# Work item
Only the lines from the top of the data through the one with "clock buffer,17,425,4.11" are to be written out, each exactly as it stands.

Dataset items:
* * * * * * *
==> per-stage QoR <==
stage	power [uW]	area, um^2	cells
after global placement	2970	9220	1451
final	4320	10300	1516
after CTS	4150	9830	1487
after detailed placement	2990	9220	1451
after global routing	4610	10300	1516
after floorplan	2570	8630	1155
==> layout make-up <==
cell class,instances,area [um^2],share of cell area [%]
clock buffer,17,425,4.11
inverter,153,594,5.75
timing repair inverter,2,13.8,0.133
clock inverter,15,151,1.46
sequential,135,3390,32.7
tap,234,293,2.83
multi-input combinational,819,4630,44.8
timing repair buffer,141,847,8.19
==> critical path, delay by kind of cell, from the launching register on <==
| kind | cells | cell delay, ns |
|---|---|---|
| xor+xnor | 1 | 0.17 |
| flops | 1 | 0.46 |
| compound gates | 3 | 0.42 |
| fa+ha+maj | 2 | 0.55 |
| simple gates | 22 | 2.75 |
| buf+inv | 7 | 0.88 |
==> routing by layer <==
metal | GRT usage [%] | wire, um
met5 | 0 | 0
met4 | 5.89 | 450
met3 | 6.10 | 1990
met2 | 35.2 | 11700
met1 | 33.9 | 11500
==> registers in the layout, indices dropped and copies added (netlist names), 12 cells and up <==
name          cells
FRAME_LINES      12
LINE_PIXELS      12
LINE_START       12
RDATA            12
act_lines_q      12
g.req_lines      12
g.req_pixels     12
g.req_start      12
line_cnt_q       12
File: config.mk
export PLATFORM = sky130hd
export DESIGN_NAME = cmcfg_regs
export DESIGN_NICKNAME = d
export VERILOG_FILES = /design/src/cmcfg_pkg.sv /design/src/cmcfg_regs.sv
export SDC_FILE = /design/constraint.sdc
export NUM_CORES = 1
export LEC_CHECK = 0
export BUFFER_PORTS_ARGS = -buffer_cell sky130_fd_sc_hd__buf_4
export CAP_MARGIN = 20
export CORE_MARGIN = 4
export CORE_UTILIZATION = 55
export DETAILED_ROUTE_END_ITERATION = 16
export PLACE_DENSITY = 0.87
export SKIP_LAST_GASP = 1
export SLEW_MARGIN = 0
export SYNTH_ARGS = -nofsm -noshare
export SYNTH_HDL_FRONTEND = slang
export SYNTH_SLANG_ARGS = --single-unit
File: constraint.sdc
create_clock -name ref_clk_in -period 5 [get_ports ref_clk_in]
set_clock_uncertainty 0.15 [all_clocks]
set_input_delay 0.5 -clock ref_clk_in [delete_from_list [all_inputs] [get_ports ref_clk_in]]
set_output_delay 0.5 -clock ref_clk_in [all_outputs]
set_load 0.01 [all_outputs]
## config.mk

```make
export PLATFORM = sky130hd
export DESIGN_NAME = ewa_ctrl
export DESIGN_NICKNAME = d
export VERILOG_FILES = /design/src/verilog/ewa_pkg.sv /design/src/verilog/ewa_ctrl.sv
export SDC_FILE = /design/constraint.sdc
export NUM_CORES = 1
export LEC_CHECK = 0
export BUFFER_PORTS_ARGS = -buffer_cell sky130_fd_sc_hd__buf_2
export CORE_ASPECT_RATIO = 0.5
export CORE_MARGIN = 2
export CORE_UTILIZATION = 45
export CTS_CLUSTER_SIZE = 10
export DETAILED_ROUTE_END_ITERATION = 12
export GPL_TIMING_DRIVEN = 0
export PLACE_DENSITY_LB_ADDON = 0.15
export SYNTH_ARGS = -nofsm -noshare
export SYNTH_HDL_FRONTEND = slang
export SYNTH_SLANG_ARGS = --single-unit
```

## constraint.sdc

```tcl
create_clock -name i_clk -period 6.4 [get_ports i_clk]
set_clock_uncertainty 0.2 [all_clocks]
set_input_delay 0.32 -clock i_clk [delete_from_list [all_inputs] [get_ports i_clk]]
set_output_delay 0.32 -clock i_clk [all_outputs]
set_load 0.005 [all_outputs]
```
[src/sfm_mode_check.sv]
`timescale 1ns/1ps
module sfm_mode_check
  import sfm_pkg::*;
(
  input wire logic [QUAD_W-1:0] quad,
  output logic legal
);
  // one half of the super-frame: two single frames, or one paired block
  function automatic logic half_ok(sfm_mode_t a, sfm_mode_t b);
    logic single_a;
    logic single_b;
    single_a = (a == PREDICTIVE_FRAME_MODE) || (a == TRANSFORM_256_MODE);
    single_b = (b == PREDICTIVE_FRAME_MODE) || (b == TRANSFORM_256_MODE);
    if (a == TRANSFORM_512_MODE) begin
      return b == TRANSFORM_512_MODE;
    end
    return single_a && single_b;
  endfunction

  always_comb begin
    logic full;
    full = 1'b1;
    for (int k = 0; k < FRAMES; k++) begin
      if (sfm_mode_of(quad, FRM_IDX_W'(k)) != TRANSFORM_1024_MODE) begin
        full = 1'b0;
      end
    end
    // 5 x 5 half combinations plus the all-1024 case give the legal set
    legal = full || (half_ok(sfm_mode_of(quad, 2'h0), sfm_mode_of(quad, 2'h1))
      && half_ok(sfm_mode_of(quad, 2'h2), sfm_mode_of(quad, 2'h3)));
  end
endmodule

[src/sfm_skid_buf.sv]
`timescale 1ns/1ps
module sfm_skid_buf
  import sfm_pkg::*;
#(
  parameter int W = 8,
  parameter int DEPTH = 2
) (
  input wire logic clock,
  input wire logic sys_rst,
  sfm_stream_if.snk in_if,
  output logic out_valid,
  output logic [W-1:0] out_data,
  input wire logic out_ready
);
  // head always sits in entry 0 so the outputs come straight from flops
  logic [DEPTH-1:0] vld_q;
  logic [DEPTH-1:0] vld_d;
  logic [W-1:0] mem_q [DEPTH];
  logic [W-1:0] mem_d [DEPTH];

  assign in_if.ready = !vld_q[DEPTH-1];
  assign out_valid = vld_q[0];
  assign out_data = mem_q[0];

  always_comb begin
    logic placed;
    placed = 1'b0;
    vld_d = vld_q;
    mem_d = mem_q;
    if (out_ready && vld_q[0]) begin
      for (int i = 0; i < DEPTH - 1; i++) begin
        vld_d[i] = vld_q[i + 1];
        mem_d[i] = mem_q[i + 1];
      end
      vld_d[DEPTH-1] = 1'b0;
    end
    if (in_if.valid && in_if.ready) begin
      for (int i = 0; i < DEPTH; i++) begin
        if (!placed && !vld_d[i]) begin
          vld_d[i] = 1'b1;
          mem_d[i] = in_if.data;
          placed = 1'b1;
        end
      end
    end
  end

  always_ff @(posedge clock or posedge sys_rst) begin
    if (sys_rst) begin
      vld_q <= '0;
      for (int i = 0; i < DEPTH; i++) begin
        mem_q[i] <= '0;
      end
    end else begin
      vld_q <= vld_d;
      mem_q <= mem_d;
    end
  end
endmodule
File: src/call_term_ctrl.sv
// Purpose: Ends modem calls: hang-up sequencing, timeouts and disconnect triggers.
// Assumes: Modem status pins are asynchronous; character strobes share the clock.
// Notes: Registers sit on a plain strobe port with read data one cycle later.
//
// Added by the designer: the strobed register port and the register addresses.
`timescale 1ns/10ps
module call_term_ctrl
  import modem_pkg::*;
#(
  parameter int MS_CYC = MS_CYCLES,
  parameter int MS_S = MS_PER_S
) (
  // Clock and reset
  input wire logic CLK,
  input wire logic RST,
  // Register port
  input wire logic [7:0] ADDR,
  input wire logic [31:0] WDATA,
  input wire logic WE,
  input wire logic RE,
  output logic [31:0] RDATA,
  // Modem control and status
  output logic DTR,
  output logic RTS,
  input wire logic DSR,
  input wire logic DCD,
  input wire logic CTS,
  input wire logic RI,
  // Character path
  input wire logic RX_VALID,
  input wire logic [7:0] RX_DATA,
  output logic TX_VALID,
  output logic [7:0] TX_DATA,
  input wire logic TX_READY,
  // Interrupt
  output logic IRQ
);
  function automatic logic hit(input logic [7:0] a, input logic [7:0] off);
    hit = (a == off);
  endfunction : hit

  tick_if tk ();
  logic [3:0] pins_s;
  state_t state_reg, state_next;
  logic [3:0] ctrl_reg;
  logic [3:0] eot_cnt_reg;
  logic [3:0] eot_left_reg;
  logic [15:0] char_ms_reg;
  logic [15:0] rx_limit_reg;
  logic [15:0] rx_cnt_reg;
  logic [15:0] ms_cnt_reg;
  logic [7:0] s_cnt_reg;
  logic [IRQ_W-1:0] irq_stat_reg, irq_stat_next;
  logic [IRQ_W-1:0] irq_mask_reg;
  logic [31:0] rdata_reg;
  logic dtr_reg;
  logic rts_reg;
  logic ri_d_reg;
  logic [31:0] drop_cyc_reg;

  tick_gen #(.MS_CYCLES(MS_CYC), .MS_PER_S(MS_S)) u_tick (
    .CLK(CLK),
    .RST(RST),
    .tk(tk)
  );

  in_sync #(.W(4)) u_sync (
    .CLK(CLK),
    .RST(RST),
    .d({RI, CTS, DCD, DSR}),
    .q(pins_s)
  );

  wire dsr_s = pins_s[0];
  wire dcd_s = pins_s[1];
  wire ri_s = pins_s[3];
  wire leased = ctrl_reg[CTRL_LEASED];
  wire wr_ctrl = WE && hit(ADDR, ADDR_CTRL);
  wire hang_cmd = wr_ctrl && WDATA[CTRL_HANG];
  wire go_cmd = wr_ctrl && WDATA[CTRL_GO];
  wire eot_rx = RX_VALID && (RX_DATA == EOT_CHAR);
  wire rx_lim_hit = (rx_limit_reg != 16'h0000) && (rx_cnt_reg >= rx_limit_reg);
  wire tx_fire = TX_VALID && TX_READY;
  wire ans_timeout = s_cnt_reg >= ANSWER_TIMEOUT_S;
  wire drop_done = (ms_cnt_reg > DROP_MIN_MS) && (leased || !dsr_s);
  wire st_change = (state_next != state_reg);
  wire busy_out = ctrl_reg[CTRL_BUSY];

  // Carrier loss is only trusted after the set's own lag, so no extra filter is added here.
  always_comb begin
    state_next = state_reg;
    case (state_reg)
      ST_IDLE: begin
        if (ri_s && ctrl_reg[CTRL_ANS]) begin
          state_next = ST_ANSWER;
        end else if (leased && dsr_s && go_cmd) begin
          state_next = ST_CONN;
        end
      end
      ST_ANSWER: begin
        if (dcd_s || RX_VALID) begin
          state_next = ST_CONN;
        end else if (ans_timeout) begin
          state_next = ST_DROP;
        end
      end
      ST_CONN: begin
        if (!dcd_s || eot_rx) begin
          state_next = ST_DROP;
        end else if (hang_cmd || rx_lim_hit) begin
          state_next = (eot_cnt_reg != 4'h0) ? ST_EOT : ST_DRAIN;
        end
      end
      ST_EOT: begin
        if (tx_fire && eot_left_reg == 4'h1) begin
          state_next = ST_DRAIN;
        end
      end
      ST_DRAIN: begin
        if (ms_cnt_reg > char_ms_reg) begin
          state_next = ST_DROP;
        end
      end
      ST_DROP: begin
        if (drop_done) begin
          state_next = ST_IDLE;
        end
      end
      default: state_next = ST_IDLE;
    endcase
  end

  wire in_call = (state_next == ST_ANSWER) || (state_next == ST_CONN) ||
                 (state_next == ST_EOT) || (state_next == ST_DRAIN);
  wire keyed = (state_next == ST_CONN) || (state_next == ST_EOT) ||
               (state_next == ST_DRAIN);
  wire dtr_next = leased || in_call;
  wire rts_next = (state_next == ST_IDLE) ? busy_out :
                  (keyed && ctrl_reg[CTRL_RTS]);

  always_ff @(posedge CLK or posedge RST) begin
    if (RST) begin
      state_reg <= ST_IDLE;
      dtr_reg <= 1'b0;
      rts_reg <= 1'b0;
    end else begin
      state_reg <= state_next;
      dtr_reg <= dtr_next;
      rts_reg <= rts_next;
    end
  end

  // Timers restart on every state change so each wait is measured from its own entry.
  always_ff @(posedge CLK or posedge RST) begin
    if (RST) begin
      ms_cnt_reg <= 16'h0000;
      s_cnt_reg <= 8'h00;
    end else if (st_change) begin
      ms_cnt_reg <= 16'h0000;
      s_cnt_reg <= 8'h00;
    end else begin
      if (tk.ms_tick && ms_cnt_reg != 16'hffff) begin
        ms_cnt_reg <= ms_cnt_reg + 16'h0001;
      end
      if (tk.s_tick && s_cnt_reg != 8'hff) begin
        s_cnt_reg <= s_cnt_reg + 8'h01;
      end
    end
  end

  always_ff @(posedge CLK or posedge RST) begin
    if (RST) begin
      eot_left_reg <= 4'h0;
      rx_cnt_reg <= 16'h0000;
    end else begin
      if (state_next == ST_EOT && state_reg != ST_EOT) begin
        eot_left_reg <= eot_cnt_reg;
      end else if (tx_fire) begin
        eot_left_reg <= eot_left_reg - 4'h1;
      end
      if (state_reg != ST_CONN) begin
        rx_cnt_reg <= 16'h0000;
      end else if (RX_VALID && rx_cnt_reg != 16'hffff) begin
        rx_cnt_reg <= rx_cnt_reg + 16'h0001;
      end
    end
  end

  assign TX_VALID = (state_reg == ST_EOT) && (eot_left_reg != 4'h0);
  assign TX_DATA = EOT_CHAR;

  wire [IRQ_W-1:0] ev;
  assign ev[IRQ_CARRIER] = (state_reg == ST_CONN) && !dcd_s;
  assign ev[IRQ_EOT] = (state_reg == ST_CONN) && dcd_s && eot_rx;
  assign ev[IRQ_TIMEOUT] = (state_reg == ST_ANSWER) && (state_next == ST_DROP);
  assign ev[IRQ_ENDED] = (state_reg == ST_DROP) && (state_next == ST_IDLE);
  assign ev[IRQ_RING] = ri_s && !ri_d_reg;
  wire [IRQ_W-1:0] irq_clr = (WE && hit(ADDR, ADDR_IRQ_STAT)) ? WDATA[IRQ_W-1:0] : IRQ_RST;

  // A new event wins over a write-one-to-clear in the same cycle.
  assign irq_stat_next = (irq_stat_reg & ~irq_clr) | ev;

  always_ff @(posedge CLK or posedge RST) begin
    if (RST) begin
      ctrl_reg <= CTRL_RST;
      eot_cnt_reg <= EOT_CNT_RST;
      char_ms_reg <= CHAR_MS_RST;
      rx_limit_reg <= RX_LIMIT_RST;
      irq_mask_reg <= IRQ_RST;
      irq_stat_reg <= IRQ_RST;
      ri_d_reg <= 1'b0;
    end else begin
      irq_stat_reg <= irq_stat_next;
      ri_d_reg <= ri_s;
      if (wr_ctrl) begin
        ctrl_reg <= WDATA[3:0];
      end
      if (WE && hit(ADDR, ADDR_IRQ_MASK)) begin
        irq_mask_reg <= WDATA[IRQ_W-1:0];
      end
      if (WE && hit(ADDR, ADDR_EOT_CNT)) begin
        eot_cnt_reg <= WDATA[3:0];
      end
      if (WE && hit(ADDR, ADDR_CHAR_MS)) begin
        char_ms_reg <= WDATA[15:0];
      end
      if (WE && hit(ADDR, ADDR_RX_LIMIT)) begin
        rx_limit_reg <= WDATA[15:0];
      end
    end
  end

  wire [31:0] status_word = {25'h0, state_reg, pins_s};
  wire [31:0] rd_mux =
    hit(ADDR, ADDR_CTRL) ? {28'h0, ctrl_reg} :
    hit(ADDR, ADDR_STATUS) ? status_word :
    hit(ADDR, ADDR_IRQ_STAT) ? {27'h0, irq_stat_reg} :
    hit(ADDR, ADDR_IRQ_MASK) ? {27'h0, irq_mask_reg} :
    hit(ADDR, ADDR_EOT_CNT) ? {28'h0, eot_cnt_reg} :
    hit(ADDR, ADDR_CHAR_MS) ? {16'h0, char_ms_reg} :
    hit(ADDR, ADDR_RX_LIMIT) ? {16'h0, rx_limit_reg} : 32'h0;

  always_ff @(posedge CLK or posedge RST) begin
    if (RST) begin
      rdata_reg <= 32'h0;
    end else begin
      rdata_reg <= RE ? rd_mux : 32'h0;
    end
  end

  assign RDATA = rdata_reg;
  assign DTR = dtr_reg;
  assign RTS = rts_reg;
  assign IRQ = |(irq_stat_reg & irq_mask_reg);

  // Raw cycle count of the drop phase, so the hang-up minimum is checked apart from the timer.
  always_ff @(posedge CLK or posedge RST) begin
    if (RST) begin
      drop_cyc_reg <= 32'h0;
    end else if (state_reg != ST_DROP) begin
      drop_cyc_reg <= 32'h0;
    end else begin
      drop_cyc_reg <= drop_cyc_reg + 32'h1;
    end
  end
endmodule : call_term_ctrl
* * * * * * *
# Answer area
==> per-stage QoR <==
stage	power [uW]	area, um^2	cells
after global placement	2970	9220	1451
final	4320	10300	1516
after CTS	4150	9830	1487
after detailed placement	2990	9220	1451
after global routing	4610	10300	1516
after floorplan	2570	8630	1155
==> layout make-up <==
cell class,instances,area [um^2],share of cell area [%]
clock buffer,17,425,4.11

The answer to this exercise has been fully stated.